Et le piège à la bière ?

Ce n’est pas tant la bière qui attire les limaces, mais la levure qu’elle contient. Dès lors, une levure de boulangerie délayée dans de l’eau a le même effet. Une soucoupe de ce mélange suffit pour 30 à 50 m2 de jardin. Son pouvoir attractif étant très fort, il faut veiller à ne pas mettre trop de ces pièges, au risque sinon d’attirer toutes les limaces du quartier. L’emplacement idéal est après le jardin, dans le sens des vents dominants. En saison, la soucoupe peut se remplir vite. On dépose alors simplement les limaces noyées sur le compost.

On les considère comme des nuisibles, mais n’y a-t-il pas des limaces utiles au jardinier ?

Si, et c’est pourquoi il est nécessaire de recréer un équilibre au jardin. On connaît bien la limace orangebrune, l’ennemie jurée du jardinier, moins les petites noires qui sortent exclusivement la nuit et qui se régalent des pousses de salade. Il en existe une troisième, dont la particularité est de manger ces petites limaces noires. Cette carnassière, c’est la limace tigrée, avec une robe grise. En fait, aucune limace n’est nuisible. Elles participent toutes à la dégradation des matières organiques et font de l’humus.

En paillant, est-il possible de lutter à la fois contre les limaces et les mauvaises herbes ?

L’astuce, ce sont les paillettes de chanvre. Elles se collent sur la limace, laquelle ne pourra plus avancer beaucoup. Ensuite, c’est un produit naturel et neutre, il ne modifie donc pas le pH du sol. Autre atout : il garde l’humidité au sol, ce qui limite les arrosages. Et en couvrant la surface, il empêche les herbes indésirables de pousser et la pluie de damer le sol. Par contre, placer du gazon tondu ou de la paille équivaut à créer un repère à limaces. En outre, la paille a les défauts de capter l’azote du sol et de favoriser l’établissement des campagnols.

Préconisez-vous l’usage des paillettes de chanvre dans les parterres ?

Elles sont de couleur blanche, très flashy. Pour éviter ce désagrément visuel, mieux vaut opter pour des cosses de coco. Leur dégradation étant très lente, elles restent en place durant 8 à 10 ans. De plus, elles sont neutres. Pas comme les écorces de pin, qui contiennent beaucoup de tanins et acidifient le sol. Ces dernières sont à éviter et en tout cas à proscrire des cultures de rosiers.

« 77,5 % de nos insectes sont utiles. Il faut les favoriser au lieu de les tuer »
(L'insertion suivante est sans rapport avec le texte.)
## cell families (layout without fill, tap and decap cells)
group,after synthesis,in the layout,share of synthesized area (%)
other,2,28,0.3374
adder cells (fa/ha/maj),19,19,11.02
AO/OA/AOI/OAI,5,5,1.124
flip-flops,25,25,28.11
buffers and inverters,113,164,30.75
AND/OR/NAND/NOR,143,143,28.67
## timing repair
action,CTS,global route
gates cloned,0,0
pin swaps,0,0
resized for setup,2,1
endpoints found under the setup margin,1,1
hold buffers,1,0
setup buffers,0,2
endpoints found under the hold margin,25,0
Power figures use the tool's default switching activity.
<file path="src/rtl/asx_pkg.sv">
// Constants shared by the auxiliary stop input and strobe output block.
// Assumes a 100 MHz system clock and APB with 32-bit data.
package asx_pkg;
   // ==========================================================
   // Timing
   localparam int CLK_MHZ = 100;
   localparam int STOP_QUAL_US = 50;
   localparam int STOP_QUAL_CYC = STOP_QUAL_US * CLK_MHZ;
   localparam int QCNT_W = 13;
   localparam int STRB_W = 32;
   // ==========================================================
   // Register offsets (byte addresses)
   localparam logic [7:0] OFS_MODE = 8'h00;
   localparam logic [7:0] OFS_CMD = 8'h04;
   localparam logic [7:0] OFS_STAT = 8'h08;
   localparam logic [7:0] OFS_SHUT = 8'h0C;
   localparam logic [7:0] OFS_STRB = 8'h10;
   localparam logic [7:0] OFS_IRQ = 8'h14;
   localparam logic [7:0] OFS_MASK = 8'h18;
   // ==========================================================
   // Fields
   localparam int MODE_W = 4;
   localparam logic [3:0] MODE_RST = 4'h0;
   localparam int CMD_RELEASE = 0;
   localparam int CMD_FORCE = 1;
   localparam int STRB_POL_BIT = 31;
   localparam int ST_STOP = 0;
   localparam int ST_JOYEN = 1;
   localparam int ST_PULSE = 2;
   localparam int ST_RAW = 3;
   localparam int EV_W = 3;
   localparam int EV_STOP = 0;
   localparam int EV_REL = 1;
   localparam int EV_PDONE = 2;
   localparam logic [EV_W-1:0] EV_RST = 3'h0;

   typedef enum logic [1:0] {
      ASX_IDLE = 2'b00,
      ASX_PULSE = 2'b01,
      ASX_DONE = 2'b11
   } asx_pst_t;
endpackage

</file>
<file path="src/rtl/asx_qual.sv">
// Stop input qualifier: level must hold for a minimum time.
// Assumes the pin is already synchronous to clk.
`timescale 1ns/10ps
module asx_qual
   import asx_pkg::*;
(
   input wire logic clk,
   input wire logic arst_n,
   input wire logic act,
   output logic qual
);
   logic [QCNT_W-1:0] cnt_r;
   localparam logic [QCNT_W-1:0] LIM = QCNT_W'(STOP_QUAL_CYC - 1);

   // [RL6] Min hold filter
   always_ff @(posedge clk or negedge arst_n) begin
      if (!arst_n) begin
         cnt_r <= '0;
         qual <= 1'b0;
      end else if (!act) begin
         cnt_r <= '0;
         qual <= 1'b0;
      end else if (cnt_r == LIM) begin
         qual <= 1'b1;
      end else begin
         cnt_r <= cnt_r + 1'b1;
      end
   end
endmodule

</file>
<file path="src/rtl/asx_top.sv">
// Auxiliary stop input conditioning, shutter level and strobe pulse.
// Assumes an APB master and synchronous pins on a 100 MHz clock.
// How it works
// [RL1] Modes 0,1: stop while asserted, joystick path stays on; 0 low, 1 high.
// [RL2] Modes 2,3: stop while asserted, joystick path off; 2 low, 3 high.
// [RL3] Modes 4,5: stop latched until release, joystick path off.
// [RL4] Mode register accepts 0..5 and 8..13 only.
// [RL5] Modes 8..13 mirror 0..5 but let a running move finish.
// [RL6] Stop input counts only after 50 us of steady assertion.
// [RL7] Command 0 releases, 1 forces stop, latched modes only.
// [RL8] Status reports 1 while a stop is in effect.
// [RL9] Shutter pin follows the written level, readable back.
// [RL10] Strobe makes one pulse, length in 10 ns clock cycles.
// [RL11] Sign picks active-high or active-low pulse and idle level.
// [RL12] Host should fire one dummy pulse at start to set idle level.
// [RL13] After reset latch is clear and strobe idles.
//
// Design decisions made here: the register offsets and the APB slave port.
`timescale 1ns/10ps
module asx_top
   import asx_pkg::*;
(
   input wire logic clk,
   input wire logic arst_n,
   input wire logic psel,
   input wire logic penable,
   input wire logic pwrite,
   input wire logic [7:0] paddr,
   input wire logic [31:0] pwdata,
   output logic [31:0] prdata,
   output logic pready,
   output logic pslverr,
   input wire logic stop_pin,
   input wire logic move_busy,
   output logic motion_halt,
   output logic manual_joystick_path,
   output logic shutter_out,
   output logic strobe_out,
   output logic irq
);
   // ==========================================================
   // Register bus decode
   logic [MODE_W-1:0] mode_r;
   logic shut_r, latch_r, halt_r, strobe_r, idle_lvl_r;
   logic [STRB_W-2:0] plen_r;
   logic [STRB_W-2:0] pcnt_r;
   logic [EV_W-1:0] ev_r, mask_r;
   asx_pst_t pst_r;

   wire setup = psel && !penable;
   // Writes land at the access edge, where the master sees pready
   wire access = psel && penable && pready;
   wire wr_en = access && pwrite;
   wire rd_en = setup && !pwrite;
   wire wr_mode = wr_en && paddr == OFS_MODE;
   wire wr_cmd = wr_en && paddr == OFS_CMD;
   wire wr_shut = wr_en && paddr == OFS_SHUT;
   wire wr_strb = wr_en && paddr == OFS_STRB;
   wire wr_irq = wr_en && paddr == OFS_IRQ;
   wire wr_mask = wr_en && paddr == OFS_MASK;
   wire mapped = paddr == OFS_MODE || paddr == OFS_CMD ||
      paddr == OFS_STAT || paddr == OFS_SHUT || paddr == OFS_STRB ||
      paddr == OFS_IRQ || paddr == OFS_MASK;

   function automatic logic mode_ok(input logic [MODE_W-1:0] m);
      return m <= 4'h5 || (m >= 4'h8 && m <= 4'hD);
   endfunction

   // ==========================================================
   // Mode decode
   wire [MODE_W-1:0] wmode = pwdata[MODE_W-1:0];
   wire [2:0] base = mode_r[3] ? 3'(mode_r - 4'h8) : mode_r[2:0];
   wire act_high = base[0];
   wire joy_off = base[2:1] != 2'b00;
   wire latched = base[2:1] == 2'b10;
   wire deferred = mode_r[3];
   wire raw_act = act_high ? stop_pin : !stop_pin;
   wire qual;

   asx_qual u_qual (
      .clk(clk),
      .arst_n(arst_n),
      .act(raw_act),
      .qual(qual)
   );

   wire cmd_rel = wr_cmd && latched && pwdata[CMD_RELEASE] == 1'b0;
   wire cmd_force = wr_cmd && latched && pwdata[CMD_FORCE-1] == 1'b1;
   wire stop_req = latched ? latch_r : qual;
   // Deferred modes wait for the running move to end
   wire halt_nxt = stop_req && !(deferred && move_busy);

   // ==========================================================
   // Control registers
   always_ff @(posedge clk or negedge arst_n) begin
      if (!arst_n) begin
         mode_r <= MODE_RST;
         shut_r <= 1'b0;
         mask_r <= EV_RST;
      end else begin
         // [RL4] Reject modes 6, 7, 14 and 15
         if (wr_mode && mode_ok(wmode))
            mode_r <= wmode;
         // [RL9] Shutter level
         if (wr_shut)
            shut_r <= pwdata[0];
         if (wr_mask)
            mask_r <= pwdata[EV_W-1:0];
      end
   end

   // [RL3] Sticky stop latch
   // [RL7] Force or qualified set wins over release, which clears
   // [RL13] Latch clear at reset
   always_ff @(posedge clk or negedge arst_n) begin
      if (!arst_n)
         latch_r <= 1'b0;
      else if (!latched)
         latch_r <= 1'b0;
      else if (cmd_force || qual)
         latch_r <= 1'b1;
      else if (cmd_rel)
         latch_r <= 1'b0;
   end

   // [RL1] Level stop, joystick kept
   // [RL2] Level stop, joystick off
   // [RL5] Deferred halt
   always_ff @(posedge clk or negedge arst_n) begin
      if (!arst_n) begin
         halt_r <= 1'b0;
         manual_joystick_path <= 1'b1;
      end else begin
         halt_r <= halt_nxt;
         manual_joystick_path <= !joy_off;
      end
   end
   assign motion_halt = halt_r;
   assign shutter_out = shut_r;

   // ==========================================================
   // Strobe pulse generator
   wire pol_high = !pwdata[STRB_POL_BIT];
   wire [STRB_W-2:0] len_in = pwdata[STRB_W-2:0];

   // [RL10] Single timed pulse
   // [RL11] Polarity from sign
   always_ff @(posedge clk or negedge arst_n) begin
      if (!arst_n) begin
         pst_r <= ASX_IDLE;
         pcnt_r <= '0;
         plen_r <= '0;
         idle_lvl_r <= 1'b0;
         strobe_r <= 1'b0;
      end else begin
         case (pst_r)
            ASX_IDLE: begin
               if (wr_strb && len_in != '0) begin
                  idle_lvl_r <= !pol_high;
                  plen_r <= len_in;
                  pcnt_r <= len_in;
                  strobe_r <= pol_high;
                  pst_r <= ASX_PULSE;
               end
            end
            ASX_PULSE: begin
               if (pcnt_r == 1) begin
                  strobe_r <= idle_lvl_r;
                  pst_r <= ASX_DONE;
               end else begin
                  pcnt_r <= pcnt_r - 1'b1;
               end
            end
            ASX_DONE: pst_r <= ASX_IDLE;
            default: pst_r <= ASX_IDLE;
         endcase
      end
   end
   assign strobe_out = strobe_r;

   // ==========================================================
   // Events and interrupt
   logic halt_d_r;
   wire [EV_W-1:0] ev_set = {pst_r == ASX_DONE, cmd_rel && latch_r,
      halt_r && !halt_d_r};
   always_ff @(posedge clk or negedge arst_n) begin
      if (!arst_n) begin
         ev_r <= EV_RST;
         halt_d_r <= 1'b0;
         irq <= 1'b0;
      end else begin
         halt_d_r <= halt_r;
         // Set wins over write-one-to-clear
         ev_r <= (ev_r & ~(wr_irq ? pwdata[EV_W-1:0] : EV_RST)) | ev_set;
         irq <= |(ev_r & mask_r);
      end
   end

   // ==========================================================
   // Read data, one wait-free access phase
   wire [31:0] stat_word = {28'h0, raw_act, pst_r == ASX_PULSE,
      manual_joystick_path, halt_r};
   wire [31:0] rd_mux =
      paddr == OFS_MODE ? {28'h0, mode_r} :
      paddr == OFS_STAT ? stat_word :
      paddr == OFS_SHUT ? {31'h0, shut_r} :
      paddr == OFS_STRB ? {idle_lvl_r, plen_r} :
      paddr == OFS_IRQ ? {29'h0, ev_r} :
      paddr == OFS_MASK ? {29'h0, mask_r} : 32'h0;

   // [RL8] Stop status readback
   always_ff @(posedge clk or negedge arst_n) begin
      if (!arst_n) begin
         prdata <= 32'h0;
         pready <= 1'b0;
         pslverr <= 1'b0;
      end else begin
         pready <= setup;
         pslverr <= setup && !mapped;
         if (rd_en)
            prdata <= rd_mux;
      end
   end
endmodule

</file>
Et pour lutter contre les pucerons ?

Il y a les remèdes de grands-mères. Comme le savon noir bio, que l’on mélange à de l’eau tiède, et qui enlève la couche de protection cireuse des pucerons. On peut également les asperger avec du purin d’ortie. Il stimule la croissance de la plante et est un bon répulsif de contact. L’ancienne méthode demandait de laisser pourrir les orties dans de l’eau durant 10 jours, engendrant un purin à l’odeur forte. Mais les scientifiques se sont rendus compte que 4 heures suffisent pour que les molécules actives se retrouvent dans l’eau de macération. Fini la mauvaise odeur. L’action insecticide de ce produit dure une journée. En effet, il ne s’agit pas d’un remède systémique qui rentre dans la plante, mais d’un insecticide de contact dont il faut renouveler l’application chaque jour. C’est donc contraignant. Mais on n’est pas obligé de voir les pucerons comme des nuisibles. Ils font partie de la chaîne alimentaire du jardin.

Justement, quels auxiliaires naturels favoriser ?

Les chrysopes, les syrphes, les coccinelles et aussi les perce-oreilles. Ces mal-aimés consomment entre 100 et 150 pucerons. Si on les retrouve dans les fleurs durant la journée, c’est simplement parce qu’ils cherchent l’obscurité, pas pour les manger. Les jardiniers bio placent des abris (des pots en terre cuite remplis de paille accrochés à une branche d’arbre) pour favoriser leur établissement. Araignées, frelons, guêpes, bourdons, tous sont utiles. Savez-vous que 77,5 % de nos insectes sont utiles ?

Comment fabriquer un nichoir à insectes ?

Dans un bloc de bois non traité ou une bûche, on fore des trous de 2 à 12 millimètres de diamètre sur une profondeur de 15 centimètres. Les plus grands trous seront le repère des osmies, grande prédatrice des pucerons. De tels nichoirs, on en accroche dans les arbres autant qu’on le souhaite. En plus d’être utile, c’est un outil didactique pour montrer la vie aux enfants.